Let's look at what are they apologizing for: "for the confusion and angst ... [the policy we announced] caused". Not for the policy itself. Right, "we're sorry you got mad".
And what are they going to do about it? "making changes"
As far as corporate non-apologies go, this is definitely one of them.
The trust is gone and Unity will never be able to gain it back. The damage is done.
I also wonder if this is just playing out as planned by Unity. Try to push out a change that will piss people off by adding a more egregious change and then say "we hear you" and roll back to the change they wanted to push initially.
They only way they could even have a shot at getting the trust back would be to do a 180, revert all the shit decision like remove license tracking and whatnot, and in their ToS commit to clear guarantees like the original ToS being applicable not just to the version of Unity you have, but to the whole major version so you apply for LTS updates under the original license you started developing for.
If they want to charge more or extra for free to play games or something, they can still do that, just not in a shit way.
Oh and they should take another look at their data collection to better comply with privacy laws and whatnot.
Their ToS did say that updates would only apply to the current major version and newer of Unity when the updated ToS was released, but they removed that clause without telling anyone about a year ago and are claiming their changes are retroactive, so that can't even be trusted.
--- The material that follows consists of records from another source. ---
[/design/flow/design.v]
module half_adder(a, b, sum, carry);
    input a, b;
    output sum, carry;
    xor (sum, a, b);
    and (carry, a, b);
endmodule
module full_adder(a, b, cin, sum, cout);
    input a, b, cin;
    output sum, cout;
    wire s1, c1, c2;
    half_adder ha1(a, b, s1, c1);
    half_adder ha2(s1, cin, sum, c2);
    or (cout, c1, c2);
endmodule
module ripple_carry_4_bit_adder(a, b, sum, cout,c0);
    input [3:0] a, b;
    input c0;
    output [3:0] sum;
    output cout;
    wire [3:0] c;
    full_adder fa0(a[0], b[0], c0, sum[0], c[0]);
    full_adder fa1(a[1], b[1], c[0], sum[1], c[1]);
    full_adder fa2(a[2], b[2], c[1], sum[2], c[2]);
    full_adder fa3(a[3], b[3], c[2], sum[3], cout);
endmodule
module five_bit_adder_with_sub(a,b,S,sum,carry,c0,sub);
    input [4:0] a,b;
    input c0,S;
    output [4:0] sum;
    output carry;
    output sub;
    wire ct;
    wire [4:0] c;
    wire c5;
    wire [4:0] b1;
    wire c8;
    wire [3:0] temp;
    wire [4:0] st;
    xor (b1[4],b[4],S);
    xor (b1[3],b[3],S);
    xor (b1[2],b[2],S);
    xor (b1[1],b[1],S);
    xor (b1[0],b[0],S);
    or (ct,S,c0);
    ripple_carry_4_bit_adder M0(a[3:0],b1[3:0],st[3:0],c[4],ct);
    ripple_carry_4_bit_adder M1({3'b0,a[4]},{3'b0,b1[4]},temp,c8,c[4]);
    assign st[4]=temp[0];
    wire make_two_complement ;
    wire [4:0]two_complement_sum;
    and (make_two_complement,~temp[1],S);
    xor (two_complement_sum[4],st[4],make_two_complement);
    xor (two_complement_sum[3],st[3],make_two_complement);
    xor (two_complement_sum[2],st[2],make_two_complement);
    xor (two_complement_sum[1],st[1],make_two_complement);
    xor (two_complement_sum[0],st[0],make_two_complement);
    wire t_carry;
    and (t_carry,temp[1],~S);
    assign sum=make_two_complement==1?two_complement_sum+1'b1:st;
    assign carry=t_carry;
    assign sub=make_two_complement;
endmodule
[/design/flow/run.sh]
#!/bin/bash
# OpenROAD 26Q1-2900-gdf79404cd8, Yosys 0.63+post, stock flow scripts
make -C /OpenROAD-flow-scripts/flow DESIGN_CONFIG=/design/flow/config.mk WORK_HOME=/design/flow/orfs finish
[/design/flow/config.mk]
export PLATFORM = sky130hd
export DESIGN_NAME = five_bit_adder_with_sub
export DESIGN_NICKNAME = five_bit_adder_with_sub
export VERILOG_FILES = /design/flow/design.v
export SDC_FILE = /design/flow/constraint.sdc
export NUM_CORES = 4
export LEC_CHECK = 1
export CORE_AREA = 10 10 70 70
export DIE_AREA = 0 0 80 80
[/design/flow/constraint.sdc]
current_design five_bit_adder_with_sub

set clk_period 8.8
set clk_io_pct 0.2

create_clock -name clk0 -period $clk_period

set non_clock_inputs [all_inputs -no_clocks]
set_input_delay [expr $clk_period * $clk_io_pct] -clock clk0 $non_clock_inputs
set_output_delay [expr $clk_period * $clk_io_pct] -clock clk0 [all_outputs]
==> CHANGELOG.md <==
### Physical design

- Outcome: complete, no violations
- Yosys stat chip area: 339 sq um
- Worst Setup SP: S
- Die height: 80 microns
- # Cells Yosys: 36
- Fin crit period: 7.86 ns
- Met1 usage: 3.49%
- Most frequent logic cell in the layout: clkdlybuf4s50_1
- Worst path required time: 7.04 ns
- FF/Latch Area: 0 sq um
- Critical path capture point type: primary output
- Worst slack, placed: 0.888 ns
- Pin count of the biggest net entering global routing: 14
- Routed WL per cell: 8.99 microns
- Max-Cap Viols: 0
- Initial DRC count: 1
- Slew headroom: between 60% and 70%
- Total power: 0.0633 mW
- Synth area leader: fa_1
- Final WS setup: 0.937 ns
- Clock buffers: 0
- Crit path max fanout: 13
- Post-Route WL: around 900 microns
- Synth Instances: 36
- Post-Route Setup TNS: 0 ns
- CTS resizes: 0
- Vias: just over 300
- GP Congestion: around 0.75
- Least-Margin Pin Slew: 0.533 ns
- Vias in the first global route: 303
- Slew Limit Fails: 0
- Final Hold Vio Count: 0
- Antenna fix cells: 0
- Mapped cell area: about 340 sq um
- Top Ports: 19
- # port buffers: 19
- Worst min path class: input port to primary output
- Register share after synthesis: 0%
- GRT met2 Usage: 5.30%
- Share of cells above drive strength 1: under 10%
- Count of final setup violators: 0
- RSZ-0062 raised after global routing: false
- Unique cell types: 19
- Top area cell types: fa_1 30%, xnor2_1 13%, xor2_1 7.7%
- VDD IR max: 25.8 uV
- Met3 Use GR: 0%
- Dpl cells: ~100
- Chip area: between 6000 and 7000 sq um
- CP endpoint: sum[4]
- Pleak: 0.217 nW
- Period utilization: 89.4%
- Layout area overhead: 70.8%
- Flop count: 0
- FMAX: 127 MHz
- DP HPWL: around 860 microns
- CORE AREA: 3420 sq um
- GR peak layer: met2
- Worst Setup Start Kind: input port
- # hold bufs at CTS: 0
- First-pass GRT wire length: around 1500 microns
- Total congestion overflow: 0
- Tool warnings: 32
- Yosys synthesis warning count: 0
- Fin cells: 100
- Arr. time, crit path: 6.10 ns
- Drt pass-1 iters: 2
- Init Core Util: 9.93%
- Mean Syn Cell Area: 9.42 sq um
- Top area contributor share: 29.5%
- Fin util: 17.0%
- Top Layout Cells: 19 x clkdlybuf4s50_1, 6 x inv_1, 5 x xnor2_1, 5 x fa_1, 3 x xor2_1
- Vias/cell: slightly above 3
- FP Rows: 21
- Postcts setup bufs: 0
- CP Class: input port to primary output
- PwrDens: between 100 and 150 nW/um^2
- # DRC: 0
- Initial antenna violation count: 0
- Antenna Nets Post-Route: 0
- Die Wd: approximately 80 microns
- Total Routing Usage GR: 2.74%
-- cell usage after synthesis (all sizes together) --
cell type	number
inv	6
fa	5
xnor2	5
xor2	3
nand3b	2
nor2	2
a211oi	1
a21bo	1
a21boi	1
and3b	1
and4bb	1
buf	1
ha	1
mux2	1
nand2	1
nand4bb	1
nor3b	1
o211ai	1
or3b	1
-- worst max-delay path, stage by stage --
cell and delay [ns]:
clkdlybuf4s50_1 0.68, xnor2_1 0.33, fa_1 0.21, inv_1 0.05, fa_1 0.37, fa_1 0.40
fa_1 0.38, inv_1 0.08, fa_1 0.30, nand2_2 0.13, xnor2_1 0.19, ha_1 0.19
or3b_1 0.36, a211oi_2 0.18, clkdlybuf4s50_1 0.50
-- how the worst min path moves through the flow --
| stage | startpoint | endpoint | slack (ns) | depth (start not counted) |
|---|---|---|---|---|
| after CTS | a[0] | sum[0] | 4.71 | 5 |
| after global routing | a[0] | sum[0] | 4.77 | 5 |
| final | a[0] | sum[0] | 4.68 | 5 |
-- cell families after synthesis --
logic type,Yosys count,synth area share [%]
and+or+nand+nor,10,22.9
xor gates and xnor gates,8,20.7
buffers and inverters,7,8.86
adders and majority gates,6,33.2
AOI/OAI and AO/OA,4,11.1
muxes,1,3.32
-- cell type report --
class,instances,area (sq um)
inverter,6,22.5
tap,46,57.6
multi-input combinational,29,309
fill,402,2840
timing repair buffer,19,190
-- per-stage QoR --
| step | hold WS [ns] | area (sq um) |
|---|---|---|
| final | 4.68 | 579 |
| after global routing | 4.77 | 579 |
| after CTS | 4.71 | 579 |
| after detailed placement | 4.71 | 579 |
| after global placement | 4.71 | 579 |
| after floorplan | 3.61 | 339 |
-- routing by layer --
metal | routed length, microns | vias up | share of wire (%)
li1 | - | 155 | -
met4 | 0 | 0 | 0
met5 | 0 | - | 0
met3 | 10 | 0 | 1.1
met1 | 438 | 136 | 49
met2 | 450 | 11 | 50
-- where the power goes --
group | total (mW) | switching (mW) | internal (mW)
logic | 0.0633 | 0.0223 | 0.0410
registers | 0 | 0 | 0
clock network | 0 | 0 | 0
Power is estimated from default activity; no workload was simulated.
At this point, I can't see any game dev beginning work on a new Unity project ever again without some kind of ironclad guarantee that this would never happen again. My prediction is we'll see maybe 1 or 2 years of games released on Unity, just from the ones that were already too far into development to start over on something else, and then Unity is done for good.
I doubt any of this is going according to plan. After this debacle devs will leave Unity because you know they are gonna think up some new fee to screw devs over.
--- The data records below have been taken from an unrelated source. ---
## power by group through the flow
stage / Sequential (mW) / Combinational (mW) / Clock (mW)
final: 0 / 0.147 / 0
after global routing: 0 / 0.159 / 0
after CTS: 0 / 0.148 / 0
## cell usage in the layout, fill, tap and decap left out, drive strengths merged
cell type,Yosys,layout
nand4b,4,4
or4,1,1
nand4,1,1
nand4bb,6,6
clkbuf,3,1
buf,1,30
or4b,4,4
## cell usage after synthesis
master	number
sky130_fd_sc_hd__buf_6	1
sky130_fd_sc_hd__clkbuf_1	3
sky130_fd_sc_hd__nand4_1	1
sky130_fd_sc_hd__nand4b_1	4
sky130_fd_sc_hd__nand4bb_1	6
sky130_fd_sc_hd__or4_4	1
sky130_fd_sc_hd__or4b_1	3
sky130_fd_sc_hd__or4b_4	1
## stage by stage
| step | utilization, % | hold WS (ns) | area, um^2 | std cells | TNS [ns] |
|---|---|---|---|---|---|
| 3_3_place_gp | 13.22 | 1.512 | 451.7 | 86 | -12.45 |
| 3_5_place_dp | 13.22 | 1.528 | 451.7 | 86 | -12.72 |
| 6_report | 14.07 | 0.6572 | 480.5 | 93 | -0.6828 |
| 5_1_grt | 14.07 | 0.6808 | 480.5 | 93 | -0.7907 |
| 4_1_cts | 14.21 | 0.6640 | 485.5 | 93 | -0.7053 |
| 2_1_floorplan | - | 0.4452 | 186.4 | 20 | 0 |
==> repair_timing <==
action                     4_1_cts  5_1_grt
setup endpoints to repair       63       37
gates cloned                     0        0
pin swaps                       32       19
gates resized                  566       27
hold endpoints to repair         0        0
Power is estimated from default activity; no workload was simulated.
$ cat design/flow/design.v
module sram_controller #(
  parameter ADDR_WIDTH = 8,
  parameter DATA_WIDTH = 16
)(
  input            proc_clk,
  input            req_i,
  input            wr_en_i,
  input   [ADDR_WIDTH-1:0] addr_i,
  input   [DATA_WIDTH-1:0] wdata_i,
  output           ack_o,
  input            sram_clk,
  input            rst_n,
  output reg [DATA_WIDTH-1:0] rdata_o,
  output   [ADDR_WIDTH-1:0] sram_addr_o,  
  inout   [DATA_WIDTH-1:0] sram_data_io,
  output reg         sram_ce_o,
  output reg         sram_we_o,
  output reg         sram_oe_o
);
  localparam EXEC_IDLE=4'b0001, EXEC_DECODE=4'b0010, EXEC_WRITE=4'b0100, EXEC_READ_SETUP=4'b1000, EXEC_READ_CAPTURE=4'b1001;
  reg [3:0] exec_current_state, exec_next_state;
  reg ack_internal;
  reg req_s1, req_s2, req_s3;
  always @(posedge sram_clk or negedge rst_n) begin
    if (!rst_n) {req_s1, req_s2, req_s3} <= 3'b0;
    else    {req_s1, req_s2, req_s3} <= {req_i, req_s1, req_s2};
  end
  wire req_event = req_s2 & ~req_s3;
  reg ack_p1, ack_p2;
  always @(posedge proc_clk or negedge rst_n) begin
    if (!rst_n) {ack_p1, ack_p2} <= 2'b0;
    else    {ack_p1, ack_p2} <= {ack_internal, ack_p1};
  end
  assign ack_o = ack_p2;
  reg cmd_valid_reg;
  reg [ADDR_WIDTH-1:0] cmd_addr_reg;
  reg [DATA_WIDTH-1:0] cmd_wdata_reg;
  reg cmd_wr_en_reg;
  wire exec_ready;  
  wire cmd_fire;   
  always @(posedge sram_clk or negedge rst_n) begin
    if (!rst_n) begin
      cmd_valid_reg <= 1'b0;
    end else begin
      if (cmd_fire) begin
        cmd_valid_reg <= 1'b0;
      end
      if (req_event && !cmd_valid_reg) begin
        cmd_addr_reg <= addr_i;
        cmd_wdata_reg <= wdata_i;
        cmd_wr_en_reg <= wr_en_i;
        cmd_valid_reg <= 1'b1;
      end
    end
  end
  assign exec_ready = (exec_current_state == EXEC_IDLE);
  assign cmd_fire = cmd_valid_reg && exec_ready;
  always @(posedge sram_clk or negedge rst_n) begin
    if (!rst_n) begin
      exec_current_state <= EXEC_IDLE;
      rdata_o      <= 0;
    end else begin
      exec_current_state <= exec_next_state;
      if (exec_current_state == EXEC_READ_CAPTURE) begin
        rdata_o <= sram_data_io;
      end
    end
  end
  always @(*) begin
    exec_next_state = exec_current_state;
    ack_internal  = 1'b0;
    sram_ce_o    = 1'b0;
    sram_we_o    = 1'b0;
    sram_oe_o    = 1'b0;
    case (exec_current_state)
      EXEC_IDLE: begin
        if (cmd_fire) begin  
          exec_next_state = cmd_wr_en_reg ? EXEC_WRITE : EXEC_READ_SETUP;
        end
      end
      EXEC_WRITE: begin
        sram_ce_o  = 1'b1;
        sram_we_o  = 1'b1;
        ack_internal = 1'b1;
        exec_next_state  = EXEC_IDLE;  
      end
      EXEC_READ_SETUP: begin
        sram_ce_o = 1'b1;
        sram_oe_o = 1'b1;
        exec_next_state = EXEC_READ_CAPTURE;
      end
      EXEC_READ_CAPTURE: begin
        sram_ce_o  = 1'b1;
        sram_oe_o  = 1'b1;
        ack_internal = 1'b1;
        exec_next_state  = EXEC_IDLE;  
      end
      default: exec_next_state = EXEC_IDLE;
    endcase
  end
  assign sram_addr_o = cmd_addr_reg;
  assign sram_data_io = (exec_current_state == EXEC_WRITE) ? cmd_wdata_reg : {DATA_WIDTH{1'bz}};
endmodule
==> ./design.v <==
module sram_model #(
  parameter DATA_WIDTH = 16,
  parameter ADDR_WIDTH = 8
)(
  input            clk,
  input            rst_n,
  inout [DATA_WIDTH-1:0]   sram_data_io,
  input [ADDR_WIDTH-1:0]   sram_addr_i,
  input            sram_ce_i,
  input            sram_we_i,
  input            sram_oe_i
);
  reg [DATA_WIDTH-1:0] memory [0:(1<<ADDR_WIDTH)-1];
  always @(posedge clk or negedge rst_n) begin
    if (!rst_n) begin
    end else begin
      if (sram_ce_i && sram_we_i && !sram_oe_i) begin
        memory[sram_addr_i] <= sram_data_io;
      end
    end
  end
  assign sram_data_io = (sram_ce_i && !sram_we_i && sram_oe_i) ? memory[sram_addr_i] : {DATA_WIDTH{1'bz}};
endmodule
## ./design.v

```verilog
`timescale 1ns / 1ps
module identity_registers(
    input wire clk,
    input wire [31:0] addr,
    output reg [31:0] number
    );
    reg [31:0] rom ['h0010000c:'h00100000]; 
    initial begin
        rom['h00100008] = 'hfee9ab00;  
        rom['h00100004] = 'h4567c900;  
        rom['h00100000] = 'h944db200;  
    end
    always@(posedge clk) begin
        number <= rom[addr[31:0]];
    end
endmodule
```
This at least makes it so that games in development with Unity have a chance to release and pick another engine after that project.
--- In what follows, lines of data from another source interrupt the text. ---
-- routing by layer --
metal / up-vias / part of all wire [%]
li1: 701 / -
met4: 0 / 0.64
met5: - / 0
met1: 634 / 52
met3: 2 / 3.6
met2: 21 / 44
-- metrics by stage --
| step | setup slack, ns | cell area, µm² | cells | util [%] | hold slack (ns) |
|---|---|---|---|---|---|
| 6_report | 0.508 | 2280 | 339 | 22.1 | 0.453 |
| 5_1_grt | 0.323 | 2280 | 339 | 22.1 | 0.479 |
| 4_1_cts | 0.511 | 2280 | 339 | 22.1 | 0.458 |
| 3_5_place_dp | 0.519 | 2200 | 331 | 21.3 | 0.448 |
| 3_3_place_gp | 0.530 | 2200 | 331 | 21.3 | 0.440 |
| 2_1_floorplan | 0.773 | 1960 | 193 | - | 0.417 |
--- /design/flow/design.v ---
`timescale 1ns / 1ps
module blink(
	input clk,
	input rst,
	input [1:0] sw,
	output reg [7:0] led
);
reg [13:0] cntr;
reg [13:0] cmp;
always @(posedge clk)
	if(rst)
		begin
			cntr <= 14'b0;
			led <= 8'b1;
		end
	else if(en)
		begin
			cntr <= 13'b0;
			led <= {led[6:0], led[7]};
		end
	else
		cntr <= cntr + 13'b1;
always @(posedge clk)
	case (sw)
		2'b0: cmp <= 3999999;
		2'b1: cmp <= 7999999;
		2'b10: cmp <= 15999999;
		2'b11: cmp <= 31999999;
	endcase
assign en = (cntr == cmp);
endmodule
They lost all trust with the proposed changes. No amount of apologies or non-apologies are going to matter at this point. It's entirely damage control on the Titanic now. I don't believe there's anything that can rescue the sinking ship that is Unity.
let's see someone in the actual game industry comment on what this changes rather than armchair specialists on these threads. Dumbasses who have got nothing to do with the industry circle jerking off themselves is hilarious. People have got their livelihoods on the line and it isn't b/w.
Game industry professional here: We know Riccitello. He presided over EA at critical transition periods and failed them. Under his tenure, Steam won total supremacy because he was trying to shift people to pay per install / slide your credit card to reload your gun. Yes his predecessor jumped the shark by publishing the Orange Box, but Riccitellos greed sealed the total failure of the largest company to deal with digital distribution by ignoring that gamers loved collecting boxes (something Valve understood and eventually turned into the massive Sale business where people buy many more games than they consume)
He presided over EA earlier than that too, and failed.
Both of times, he ended up getting sacked after the stock reached a record low. But personally he made out like a bandit selling EA his own investment in VG Holdings (Bioware/Pandemic) after becoming their CEO.
He’s the kind of CEO a board of directors would appoint to loot a company.
At unity, he invested into ads heavily and gambled on being able to become another landlord. He also probably paid good money on reputation management (search for Riccitello or even his full name on google and marvel at the results) after certain accusations were made.